Recommendation: Prefer `UNION ALL` if the semantics allow it and duplicates can be post-processed at the application layer.
## Common Use Cases and SQL Examples
### 1) Simple Hierarchy Traversal
```sql
CREATE TABLE tree
(
id int,
parent_id int,
data varchar(100)
) DUPLICATE KEY (id)
DISTRIBUTED BY HASH(id) BUCKETS 1 PROPERTIES ('replication_num' = '1');
INSERT INTO tree VALUES (0, NULL, 'ROOT'), (1, 0, 'Child_1'), (2, 0, 'Child_2'), (3, 1, 'Child_1_1');
WITH RECURSIVE search_tree AS (
SELECT id, parent_id, data
FROM tree t
WHERE t.id = 0
UNION ALL
SELECT t.id, t.parent_id, t.data
FROM tree t, search_tree st
WHERE t.parent_id = st.id
)
SELECT * FROM search_tree ORDER BY id;
```
### 2) Graph Traversal
```sql
CREATE TABLE graph
(
c_from int,
c_to int,
label varchar(100)
) DUPLICATE KEY (c_from) DISTRIBUTED BY HASH(c_from) BUCKETS 1 PROPERTIES 'replication_num' = '1';
INSERT INTO graph VALUES (1, 2, '1 -> 2'), (1, 3, '1 -> 3'), (2, 3, '2 -> 3'), (1, 4, '1 -> 4'), (4, 5, '4 -> 5');
WITH RECURSIVE search_graph AS (
SELECT c_from, c_to, label FROM graph g
UNION ALL
SELECT g.c_from, g.c_to, g.label
FROM graph g, search_graph sg
WHERE g.c_from = sg.c_to
)
SELECT DISTINCT * FROM search_graph ORDER BY c_from, c_to;
```
Note: Using `UNION` performs deduplication in each iteration, resulting in high overhead.
## Limitations of Recursive CTEs
- The top-level operator of the internal query must be UNION(ALL).
- Subqueries in the non-recursive part cannot reference the recursive CTE itself.

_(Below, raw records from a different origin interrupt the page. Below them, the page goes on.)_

### src/rtl/mci_pkg.sv
/*
 * Shared constants and types of the modem command interpreter: character
 * codes, command line layout, result codes, response text and states.
 * Assumes 8-bit characters on the payload port and 5-digit unit addresses.
 */
package mci_pkg;

    localparam int CHAR_W = 8;
    localparam int ADDR_W = 17;
    localparam int FIFO_DEPTH = 16;

    // ------------------------------------------------------------------
    // character codes
    // ------------------------------------------------------------------
    localparam logic [7:0] CHR_A = 8'h41;
    localparam logic [7:0] CHR_T = 8'h54;
    localparam logic [7:0] CHR_D = 8'h44;
    localparam logic [7:0] CHR_H = 8'h48;
    localparam logic [7:0] CHR_V = 8'h56;
    localparam logic [7:0] CHR_0 = 8'h30;
    localparam logic [7:0] CHR_1 = 8'h31;
    localparam logic [7:0] CHR_9 = 8'h39;
    localparam logic [7:0] CHR_PLUS = 8'h2B;
    localparam logic [7:0] CHR_CR = 8'h0D;

    // ------------------------------------------------------------------
    // command line layout
    // ------------------------------------------------------------------
    localparam int POS_CMD = 2;
    localparam int POS_ARG = 3;
    localparam int POS_DIG = 4;
    localparam int DIAL_DIGITS = 5;
    localparam int LINE_MAX = 9;
    localparam logic [3:0] LEN_PREFIX = 4'h2;
    localparam logic [3:0] LEN_HANG = 4'h3;
    localparam logic [3:0] LEN_VERB = 4'h4;
    localparam logic [3:0] LEN_DIAL = 4'h9;
    localparam logic [3:0] LEN_SAT = 4'hF;
    localparam logic [3:0] LEN_LIMIT = 4'h9;
    localparam logic [1:0] ESC_LAST = 2'h2;

    localparam logic [16:0] DEC_1 = 17'h0_0001;
    localparam logic [16:0] DEC_10 = 17'h0_000A;
    localparam logic [16:0] DEC_100 = 17'h0_0064;
    localparam logic [16:0] DEC_1K = 17'h0_03E8;
    localparam logic [16:0] DEC_10K = 17'h0_2710;

    // ------------------------------------------------------------------
    // results and their text, left aligned, ended by carriage return
    // ------------------------------------------------------------------
    localparam logic [7:0] CODE_OK = 8'h00;
    localparam logic [7:0] CODE_CONNECT = 8'h01;
    localparam logic [7:0] CODE_ERROR = 8'h04;
    localparam logic [63:0] TXT_OK = 64'h4F4B_0D00_0000_0000;
    localparam logic [63:0] TXT_CONNECT = 64'h434F_4E4E_4543_540D;
    localparam logic [63:0] TXT_ERROR = 64'h4552_524F_520D_0000;

    typedef enum logic [1:0] {ST_CMD, ST_RESP, ST_PASS} mci_state_type;
    typedef enum logic [1:0] {RES_OK, RES_CONNECT, RES_ERROR} mci_result_type;

    typedef struct packed {
        logic [ADDR_W-1:0] src;
        logic [CHAR_W-1:0] data;
    } mci_remote_char_type;

endpackage

### src/rtl/mci_top.sv
/*
 * Modem command interpreter on the master's payload port, with the
 * 16-word link FIFO toward the radio network.
 * Assumes one 125 MHz clock, inputs synchronous to it, and a network
 * side that answers address presence within the same cycle.
 */
// Operation
// - only master with emulation enabled interprets commands
// - scan payload port only; dial is payload
// - bare AT answers OK, code 0
// - dial takes five digits, answers CONNECT
// - known address opens link, becomes addressed station
// - open link forwards characters until +++
// - link held until +++, hang-up, late AT or raw mode
// - hang-up or +++ drops link, answers OK
// - ATV0 numeric, ATV1 text, text default
// - bad AT command answers ERROR, code 4
// - non-command characters echoed, otherwise ignored
// - late AT in junk closes link
// - only addressed remote exchanges payload; any remote in raw mode
// - dial acknowledged locally, no reachability check
// - poll simulator idle unless link open or interpreter inactive (raw)
// - diagnostics unaffected by link state
`timescale 1ns/1ps

module mci_fifo #(
    parameter int WIDTH = 8,
    parameter int DEPTH = 16
) (
    input wire logic sys_clk,
    input wire logic sys_rst,
    input wire logic in_valid,
    output logic in_ready,
    input wire logic [WIDTH-1:0] in_data,
    output logic out_valid,
    input wire logic out_ready,
    output logic [WIDTH-1:0] out_data
);
    localparam int AW = $clog2(DEPTH);

    logic [WIDTH-1:0] mem [0:DEPTH-1];
    logic [AW:0] wr_ptr;
    logic [AW:0] rd_ptr;
    wire full = (wr_ptr[AW] != rd_ptr[AW]) && (wr_ptr[AW-1:0] == rd_ptr[AW-1:0]);
    wire empty = (wr_ptr == rd_ptr);
    wire do_wr = in_valid && !full;
    wire do_rd = out_valid && out_ready;

    assign in_ready = !full;
    assign out_valid = !empty;
    assign out_data = mem[rd_ptr[AW-1:0]];

    always_ff @(posedge sys_clk) begin
        if (do_wr) begin
            mem[wr_ptr[AW-1:0]] <= in_data;
        end
    end

    always_ff @(posedge sys_clk or posedge sys_rst) begin
        if (sys_rst) begin
            wr_ptr <= '0;
            rd_ptr <= '0;
        end else begin
            wr_ptr <= wr_ptr + (AW + 1)'(do_wr);
            rd_ptr <= rd_ptr + (AW + 1)'(do_rd);
        end
    end
endmodule // mci_fifo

- Subqueries in the recursive part can only reference the recursive CTE once.
- If a subquery within the recursive part contains another nested subquery, the nested subquery cannot reference the recursive CTE.
- The data types of the output columns of a recursive CTE are determined by the output of the non-recursive subquery. An error will be thrown if the data types of the recursive and non-recursive sides do not matchmanual casting is required to ensure consistency between the two sides.

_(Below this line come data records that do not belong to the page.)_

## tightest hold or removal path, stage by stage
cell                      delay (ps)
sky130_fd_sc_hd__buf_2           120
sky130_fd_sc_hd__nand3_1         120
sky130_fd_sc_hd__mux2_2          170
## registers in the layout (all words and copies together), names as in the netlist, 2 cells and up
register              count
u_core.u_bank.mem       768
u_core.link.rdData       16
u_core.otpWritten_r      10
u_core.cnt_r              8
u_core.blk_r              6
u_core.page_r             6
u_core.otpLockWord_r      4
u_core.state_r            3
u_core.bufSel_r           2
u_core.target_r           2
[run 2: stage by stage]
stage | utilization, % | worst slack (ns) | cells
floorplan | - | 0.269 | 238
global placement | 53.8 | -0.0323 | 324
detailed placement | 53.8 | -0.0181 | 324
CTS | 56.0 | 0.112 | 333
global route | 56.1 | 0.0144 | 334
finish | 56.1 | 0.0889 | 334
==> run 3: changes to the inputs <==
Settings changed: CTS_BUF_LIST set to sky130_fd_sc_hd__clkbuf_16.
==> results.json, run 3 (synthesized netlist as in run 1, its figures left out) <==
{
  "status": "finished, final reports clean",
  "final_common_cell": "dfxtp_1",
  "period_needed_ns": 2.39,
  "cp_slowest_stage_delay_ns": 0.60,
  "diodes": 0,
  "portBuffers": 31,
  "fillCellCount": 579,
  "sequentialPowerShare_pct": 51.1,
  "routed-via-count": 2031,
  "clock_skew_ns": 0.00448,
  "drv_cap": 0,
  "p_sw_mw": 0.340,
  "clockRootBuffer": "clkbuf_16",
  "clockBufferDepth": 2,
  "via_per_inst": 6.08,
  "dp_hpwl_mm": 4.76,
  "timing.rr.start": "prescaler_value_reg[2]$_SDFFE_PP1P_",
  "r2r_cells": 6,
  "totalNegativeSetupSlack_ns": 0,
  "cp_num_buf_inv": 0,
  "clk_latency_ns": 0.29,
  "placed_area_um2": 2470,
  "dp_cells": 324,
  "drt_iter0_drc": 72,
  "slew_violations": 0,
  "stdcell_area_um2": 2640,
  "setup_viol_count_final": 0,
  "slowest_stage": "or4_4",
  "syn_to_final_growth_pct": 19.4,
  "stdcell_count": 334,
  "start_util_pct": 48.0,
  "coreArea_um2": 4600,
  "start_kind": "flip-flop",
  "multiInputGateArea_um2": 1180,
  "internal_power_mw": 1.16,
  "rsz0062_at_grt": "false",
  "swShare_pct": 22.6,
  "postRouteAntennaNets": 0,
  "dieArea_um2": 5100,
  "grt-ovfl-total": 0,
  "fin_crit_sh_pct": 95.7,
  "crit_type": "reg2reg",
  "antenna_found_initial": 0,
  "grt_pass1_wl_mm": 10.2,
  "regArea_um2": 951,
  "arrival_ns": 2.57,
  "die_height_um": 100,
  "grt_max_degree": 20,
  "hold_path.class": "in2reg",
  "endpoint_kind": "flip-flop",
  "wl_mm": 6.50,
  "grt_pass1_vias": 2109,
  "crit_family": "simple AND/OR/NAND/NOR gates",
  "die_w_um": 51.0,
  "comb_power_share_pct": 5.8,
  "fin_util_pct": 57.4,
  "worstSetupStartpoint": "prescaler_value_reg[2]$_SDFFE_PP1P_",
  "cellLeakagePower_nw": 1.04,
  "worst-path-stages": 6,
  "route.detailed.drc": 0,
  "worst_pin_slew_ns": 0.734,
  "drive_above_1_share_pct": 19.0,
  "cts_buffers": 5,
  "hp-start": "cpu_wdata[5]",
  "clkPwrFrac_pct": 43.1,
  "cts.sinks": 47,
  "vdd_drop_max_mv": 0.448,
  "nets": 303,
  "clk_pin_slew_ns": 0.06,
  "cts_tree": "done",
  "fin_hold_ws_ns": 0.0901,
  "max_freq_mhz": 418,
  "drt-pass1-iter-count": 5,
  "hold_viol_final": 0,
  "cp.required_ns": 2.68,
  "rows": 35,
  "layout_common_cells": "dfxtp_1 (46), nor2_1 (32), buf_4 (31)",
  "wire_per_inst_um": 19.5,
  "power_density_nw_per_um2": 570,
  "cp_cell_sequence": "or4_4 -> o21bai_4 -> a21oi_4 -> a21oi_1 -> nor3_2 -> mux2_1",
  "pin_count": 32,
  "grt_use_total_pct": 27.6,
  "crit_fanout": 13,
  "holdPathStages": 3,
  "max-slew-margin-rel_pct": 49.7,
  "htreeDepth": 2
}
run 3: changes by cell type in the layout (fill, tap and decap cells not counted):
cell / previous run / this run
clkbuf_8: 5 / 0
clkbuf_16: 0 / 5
`config.mk`:
```
export PLATFORM = sky130hd
export DESIGN_NAME = prs_sequencer
export DESIGN_NICKNAME = d
export VERILOG_FILES = /design/src/include/prs_pkg.sv /design/src/logic/prs_sequencer.sv /design/src/logic/prs_timer.sv
export SDC_FILE = /design/constraint.sdc
export NUM_CORES = 1
export LEC_CHECK = 0
export BUFFER_PORTS_ARGS = -buffer_cell sky130_fd_sc_hd__buf_2
export CAP_MARGIN = 20
export CORE_MARGIN = 10
export CORE_UTILIZATION = 30
export DETAILED_ROUTE_END_ITERATION = 8
export GPL_ROUTABILITY_DRIVEN = 0
export GPL_TIMING_DRIVEN = 0
export PLACE_DENSITY = 0.48
export SYNTH_ARGS = -nofsm -noshare
export SYNTH_HDL_FRONTEND = slang
export SYNTH_SLANG_ARGS = --single-unit
export TNS_END_PERCENT = 100
```
`constraint.sdc`:
```
create_clock -name clk -period 6.6 [get_ports clk]
set_clock_uncertainty 0.2 [all_clocks]
set_input_delay 0 -clock clk [delete_from_list [all_inputs] [get_ports clk]]
set_output_delay 0 -clock clk [all_outputs]
set_load 0.1 [all_outputs]
```
## config.mk

```make
export PLATFORM = sky130hd
export DESIGN_NAME = crd_slave
export DESIGN_NICKNAME = d
export VERILOG_FILES = /design/src/core/crd_pkg.sv /design/src/core/crd_slave.sv /design/src/core/crd_encoder.sv
export SDC_FILE = /design/constraint.sdc
export NUM_CORES = 1
export LEC_CHECK = 0
export ABC_AREA = 1
export BUFFER_PORTS_ARGS = -buffer_cell sky130_fd_sc_hd__clkbuf_2
export CELL_PAD_IN_SITES_DETAIL_PLACEMENT = 1
export CELL_PAD_IN_SITES_GLOBAL_PLACEMENT = 1
export CORE_MARGIN = 1.5
export CORE_UTILIZATION = 27
export DETAILED_ROUTE_END_ITERATION = 8
export PLACE_DENSITY = 0.9
export SLEW_MARGIN = 40
export SYNTH_ARGS = -nofsm -noshare
export SYNTH_HDL_FRONTEND = slang
export SYNTH_SLANG_ARGS = --single-unit
```

## constraint.sdc

```tcl
create_clock -name clk -period 1.6 [get_ports clk]
set_input_delay 0.16 -clock clk [delete_from_list [all_inputs] [get_ports clk]]
set_output_delay 0.16 -clock clk [all_outputs]
set_load 0.05 [all_outputs]
```
File: src/verilog/rtccd_top.sv
// Counter value, clock source and debug control registers of a 16-bit
// real-time counter, reached by software over Avalon-MM.
// Assumes a word-addressed Avalon master and slow asynchronous clock pins.
//
// The Avalon-MM interface to the registers was left to the implementer.
`timescale 1ns/1ns
`default_nettype none

`include "rtccd_params.svh"

module rtccd_top (
  input  wire logic        clk_i,
  input  wire logic        rst_i,
  input  wire logic [4:0]  avs_address_i,
  input  wire logic        avs_read_i,
  input  wire logic        avs_write_i,
  input  wire logic [31:0] avs_writedata_i,
  input  wire logic [3:0]  avs_byteenable_i,
  output logic [31:0]      avs_readdata_o,
  output logic             avs_waitrequest_o,
  input  wire logic        cpu_halted_i,
  input  wire logic        ulp_osc_i,
  input  wire logic        ext_clk_i,
  output logic [15:0]      rtc_count_o,
  output logic             count_sync_busy_o
);

  rtccd_pkg::rtccd_top_s st_r;
  rtccd_pkg::rtccd_top_s st_nxt;
  logic                  tick;
  logic                  advance;
  logic                  accept;
  logic                  wr_en;
  logic [7:0]            wbyte;
  logic                  busy;

  rtccd_tick_sel u_tick (
    .clk_i     (clk_i),
    .rst_i     (rst_i),
    .clk_sel_i (st_r.clk_sel),
    .ulp_osc_i (ulp_osc_i),
    .ext_clk_i (ext_clk_i),
    .tick_o    (tick)
  );

  // ========================================================================
  // Bus handshake
  // Every request gets exactly one wait state, so the answer is a register
  // and the read data are stable at the edge where waitrequest is low.
  assign accept  = (avs_read_i | avs_write_i) & ~st_r.waitreq;
  assign wr_en   = accept & avs_write_i & avs_byteenable_i[0];
  assign wbyte   = avs_writedata_i[7:0];
  assign busy    = (st_r.fsm != rtccd_pkg::SYNC_IDLE);
  // Halt only gates counting; the write crossing still completes.
  assign advance = tick & ~(cpu_halted_i & ~st_r.dbg_run);

  // ========================================================================
  // Next state
  always_comb begin
    st_nxt         = st_r;
    st_nxt.waitreq = 1'b1;
    if ((avs_read_i | avs_write_i) & st_r.waitreq) begin
      st_nxt.waitreq = 1'b0;
      st_nxt.rdata   = 32'h0000_0000;
      if (avs_read_i) begin
        if (avs_address_i == `RTCCD_IDX_STATUS) begin
          st_nxt.rdata[`RTCCD_BIT_BUSY] = busy;
        end else if (avs_address_i == `RTCCD_IDX_TEMP) begin
          st_nxt.rdata[7:0] = st_r.temp;
        end else if (avs_address_i == `RTCCD_IDX_DBGCTL) begin
          st_nxt.rdata[`RTCCD_BIT_DEBUG_RUN_ENABLE] = st_r.dbg_run;
        end else if (avs_address_i == `RTCCD_IDX_CLKSRC) begin
          st_nxt.rdata[1:0] = st_r.clk_sel;
        end else if (avs_address_i == `RTCCD_IDX_CNT_LO) begin
          st_nxt.rdata[7:0] = st_r.cnt[7:0];
        end else if (avs_address_i == `RTCCD_IDX_CNT_HI) begin
          st_nxt.rdata[7:0] = st_r.temp;
        end
      end
    end

    // Counter: a finished write load wins over an advance in the same tick.
    if (advance) begin
      st_nxt.cnt = st_r.cnt + 16'h0001;
    end
    case (st_r.fsm)
      rtccd_pkg::SYNC_ONE: begin
        if (tick) begin
          st_nxt.fsm = rtccd_pkg::SYNC_TWO;
        end
      end
      rtccd_pkg::SYNC_TWO: begin
        if (tick) begin
          st_nxt.cnt = st_r.pend;
          st_nxt.fsm = rtccd_pkg::SYNC_IDLE;
        end
      end
      default: begin
        st_nxt.fsm = rtccd_pkg::SYNC_IDLE;
      end
    endcase

    // The high byte is snapshot in the cycle the low byte is captured, so a
    // tick between capture and answer cannot tear the pair.
    if (avs_read_i & st_r.waitreq & (avs_address_i == `RTCCD_IDX_CNT_LO)) begin
      st_nxt.temp = st_r.cnt[15:8];
    end

    if (wr_en) begin
      if (avs_address_i == `RTCCD_IDX_TEMP) begin
        st_nxt.temp = wbyte;
      end else if (avs_address_i == `RTCCD_IDX_DBGCTL) begin
        st_nxt.dbg_run = wbyte[`RTCCD_BIT_DEBUG_RUN_ENABLE];
      end else if (avs_address_i == `RTCCD_IDX_CLKSRC) begin
        // The reserved code is never stored, so the source stays valid.
        if (wbyte[1:0] != `RTCCD_SEL_RSVD) begin
          st_nxt.clk_sel = wbyte[1:0];
        end
      end else if (avs_address_i == `RTCCD_IDX_CNT_LO) begin
        st_nxt.temp = wbyte;
      end else if (avs_address_i == `RTCCD_IDX_CNT_HI) begin
        // A write while busy restarts the crossing with the newer value.
        st_nxt.pend = {wbyte, st_r.temp};
        st_nxt.fsm  = rtccd_pkg::SYNC_ONE;
      end
    end
  end

  // ========================================================================
  // State register
  always_ff @(posedge clk_i or posedge rst_i) begin
    if (rst_i) begin
      st_r.waitreq <= 1'b1;
      st_r.rdata   <= 32'h0000_0000;
      st_r.dbg_run <= 1'b0;
      st_r.clk_sel <= `RTCCD_RST_SEL;
      st_r.temp    <= `RTCCD_RST_BYTE;
      st_r.cnt     <= `RTCCD_RST_CNT;
      st_r.pend    <= `RTCCD_RST_CNT;
      st_r.ticks   <= 2'h0;
      st_r.fsm     <= rtccd_pkg::SYNC_IDLE;
    end else begin
      st_r <= st_nxt;
    end
  end

  // Busy output is the fsm decoded; registered copy keeps outputs on flops.
  logic busy_r;
  always_ff @(posedge clk_i or posedge rst_i) begin
    if (rst_i) begin
      busy_r <= 1'b0;
    end else begin
      busy_r <= (st_nxt.fsm != rtccd_pkg::SYNC_IDLE);
    end
  end

  assign avs_readdata_o    = st_r.rdata;
  assign avs_waitrequest_o = st_r.waitreq;
  assign rtc_count_o       = st_r.cnt;
  assign count_sync_busy_o = busy_r;

endmodule

`default_nettype wire

File: src/verilog/rtccd_sync.sv
// Two flip-flop level synchroniser for pins from outside the clock domain.
// Assumes the input may change at any time relative to clk_i.
`timescale 1ns/1ns
`default_nettype none

module rtccd_sync (
  input  wire logic clk_i,
  input  wire logic rst_i,
  input  wire logic async_i,
  output logic      sync_o
);

  logic [1:0] state_r;
  logic [1:0] state_nxt;

  // ========================================================================
  // Stage one is read only by stage two.
  always_comb begin
    state_nxt = {state_r[0], async_i};
  end

  always_ff @(posedge clk_i or posedge rst_i) begin
    if (rst_i) begin
      state_r <= 2'h0;
    end else begin
      state_r <= state_nxt;
    end
  end

  assign sync_o = state_r[1];

endmodule

`default_nettype wire

File: src/verilog/rtccd_tick_sel.sv
// Counter clock source selection, producing one-cycle tick enables.
// Assumes the oscillator and external pin are far slower than clk_i.
`timescale 1ns/1ns
`default_nettype none

`include "rtccd_params.svh"

module rtccd_tick_sel (
  input  wire logic       clk_i,
  input  wire logic       rst_i,
  input  wire logic [1:0] clk_sel_i,
  input  wire logic       ulp_osc_i,
  input  wire logic       ext_clk_i,
  output logic            tick_o
);

  rtccd_pkg::rtccd_tick_s st_r;
  rtccd_pkg::rtccd_tick_s st_nxt;
  logic                   osc_s;
  logic                   ext_s;
  logic                   osc_rise;

  rtccd_sync u_sync_osc (
    .clk_i   (clk_i),
    .rst_i   (rst_i),
    .async_i (ulp_osc_i),
    .sync_o  (osc_s)
  );

  rtccd_sync u_sync_ext (
    .clk_i   (clk_i),
    .rst_i   (rst_i),
    .async_i (ext_clk_i),
    .sync_o  (ext_s)
  );

  assign osc_rise = osc_s & ~st_r.osc_prev;

  // ========================================================================
  // Source select; the reserved code yields no ticks at all.
  always_comb begin
    st_nxt          = st_r;
    st_nxt.osc_prev = osc_s;
    st_nxt.ext_prev = ext_s;
    st_nxt.tick     = 1'b0;
    if (osc_rise) begin
      st_nxt.div = st_r.div + 5'h01;
    end
    if (clk_sel_i == `RTCCD_SEL_32K) begin
      st_nxt.tick = osc_rise;
    end else if (clk_sel_i == `RTCCD_SEL_1K) begin
      st_nxt.tick = osc_rise && (st_r.div == `RTCCD_DIV_1K_LAST);
    end else if (clk_sel_i == `RTCCD_SEL_EXT) begin
      st_nxt.tick = ext_s & ~st_r.ext_prev;
    end
  end

  always_ff @(posedge clk_i or posedge rst_i) begin
    if (rst_i) begin
      st_r <= '0;
    end else begin
      st_r <= st_nxt;
    end
  end

  assign tick_o = st_r.tick;

endmodule

`default_nettype wire
**config.mk**
```make
export PLATFORM = sky130hd
export DESIGN_NAME = pwmcs_top
export DESIGN_NICKNAME = d
export VERILOG_FILES = /design/src/design/pwmcs_pkg.sv /design/src/design/pwmcs_channel.sv /design/src/design/pwmcs_top.sv
export VERILOG_INCLUDE_DIRS = /design/src /design/src/design
export SDC_FILE = /design/constraint.sdc
export NUM_CORES = 1
export LEC_CHECK = 0
export BUFFER_PORTS_ARGS = -buffer_cell sky130_fd_sc_hd__buf_4
export CAP_MARGIN = 10
export CORE_ASPECT_RATIO = 1.75
export CORE_MARGIN = 2
export CORE_UTILIZATION = 50
export CTS_BUF_LIST = sky130_fd_sc_hd__clkbuf_16
export CTS_CLUSTER_SIZE = 40
export DETAILED_ROUTE_END_ITERATION = 8
export HOLD_SLACK_MARGIN = 0.05
export PLACE_DENSITY = 0.7
export SKIP_CTS_REPAIR_TIMING = 1
export SLEW_MARGIN = 20
export SYNTH_ARGS = -nofsm -noshare
export SYNTH_HDL_FRONTEND = slang
export SYNTH_SLANG_ARGS = --single-unit
export TNS_END_PERCENT = 1
```
**constraint.sdc**
```tcl
create_clock -name aclk -period 2.5 [get_ports aclk]
set_input_delay 0.5 -clock aclk [delete_from_list [all_inputs] [get_ports aclk]]
set_output_delay 0.5 -clock aclk [all_outputs]
set_load 0.02 [all_outputs]
```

- The session variable `cte_max_recursion_depth` limits the maximum number of recursions to prevent infinite loops (default value: 100).
## Common Errors, Causes, and Solutions
### 1. Error: Mismatched number of columns or data types between anchor and recursive members
- **Cause**: The number of columns or their data types in the `SELECT` clauses of the two parts are inconsistent.
- **Solution**: Ensure the number, order, and data types of columns on both sides are consistent. Use `CAST` or explicit column names if necessary.
### 2. Error: Illegal self-reference in the anchor query
- **Cause**: The anchor query is not allowed to reference the CTE itself.
- **Solution**: Reference the CTE only in the recursive member; check the syntax/parse tree.
### 3. Error: Infinite recursion / Exceeded maximum recursion depth
- **Cause**: The recursion lacks a convergence condition or the convergence condition is incorrectly configured.
- **Solution**: Add a `WHERE` filter, adjust the system's maximum recursion depth, or correct the query logic if infinite recursion is inherent to the logic.